`config.mk`:
```
export PLATFORM = sky130hd
export DESIGN_NAME = sup_wdog_supervisor
export DESIGN_NICKNAME = d
export VERILOG_FILES = /design/src/rtl/sup_wdog_pkg.sv /design/src/rtl/sup_sync.sv /design/src/rtl/sup_hold.sv /design/src/rtl/sup_wdog.sv /design/src/rtl/sup_wdog_supervisor.sv
export SDC_FILE = /design/constraint.sdc
export NUM_CORES = 1
export LEC_CHECK = 0
export BUFFER_PORTS_ARGS = -buffer_cell sky130_fd_sc_hd__buf_2
export CAP_MARGIN = 5
export CORE_MARGIN = 1.5
export CORE_UTILIZATION = 30
export CTS_CLUSTER_DIAMETER = 30
export DETAILED_ROUTE_END_ITERATION = 16
export GPL_TIMING_DRIVEN = 0
export MAX_ROUTING_LAYER = met4
export PLACE_DENSITY = 0.53
export SYNTH_ARGS = -nofsm -noshare
export SYNTH_HDL_FRONTEND = slang
export SYNTH_SLANG_ARGS = --single-unit
```
`constraint.sdc`:
```
create_clock -name clk -period 4.7 [get_ports clk]
set_input_delay 0.235 -clock clk [delete_from_list [all_inputs] [get_ports clk]]
set_output_delay 0.235 -clock clk [all_outputs]
set_load 0.005 [all_outputs]
```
.....
Line by line, set down the material exactly as given.

`config.mk`:
```
export PLATFORM = sky130hd
export DESIGN_NAME = sup_wdog_supervisor
export DESIGN_NICKNAME = d
export VERILOG_FILES = /design/src/rtl/sup_wdog_pkg.sv /design/src/rtl/sup_sync.sv /design/src/rtl/sup_hold.sv /design/src/rtl/sup_wdog.sv /design/src/rtl/sup_wdog_supervisor.sv
export SDC_FILE = /design/constraint.sdc
export NUM_CORES = 1
export LEC_CHECK = 0
export BUFFER_PORTS_ARGS = -buffer_cell sky130_fd_sc_hd__buf_2
export CAP_MARGIN = 5
export CORE_MARGIN = 1.5
export CORE_UTILIZATION = 30
export CTS_CLUSTER_DIAMETER = 30
export DETAILED_ROUTE_END_ITERATION = 16
export GPL_TIMING_DRIVEN = 0
export MAX_ROUTING_LAYER = met4
export PLACE_DENSITY = 0.53
export SYNTH_ARGS = -nofsm -noshare
export SYNTH_HDL_FRONTEND = slang
export SYNTH_SLANG_ARGS = --single-unit
```
`constraint.sdc`:
```
create_clock -name clk -period 4.7 [get_ports clk]
set_input_delay 0.235 -clock clk [delete_from_list [all_inputs] [get_ports clk]]
set_output_delay 0.235 -clock clk [all_outputs]
set_load 0.005 [all_outputs]
```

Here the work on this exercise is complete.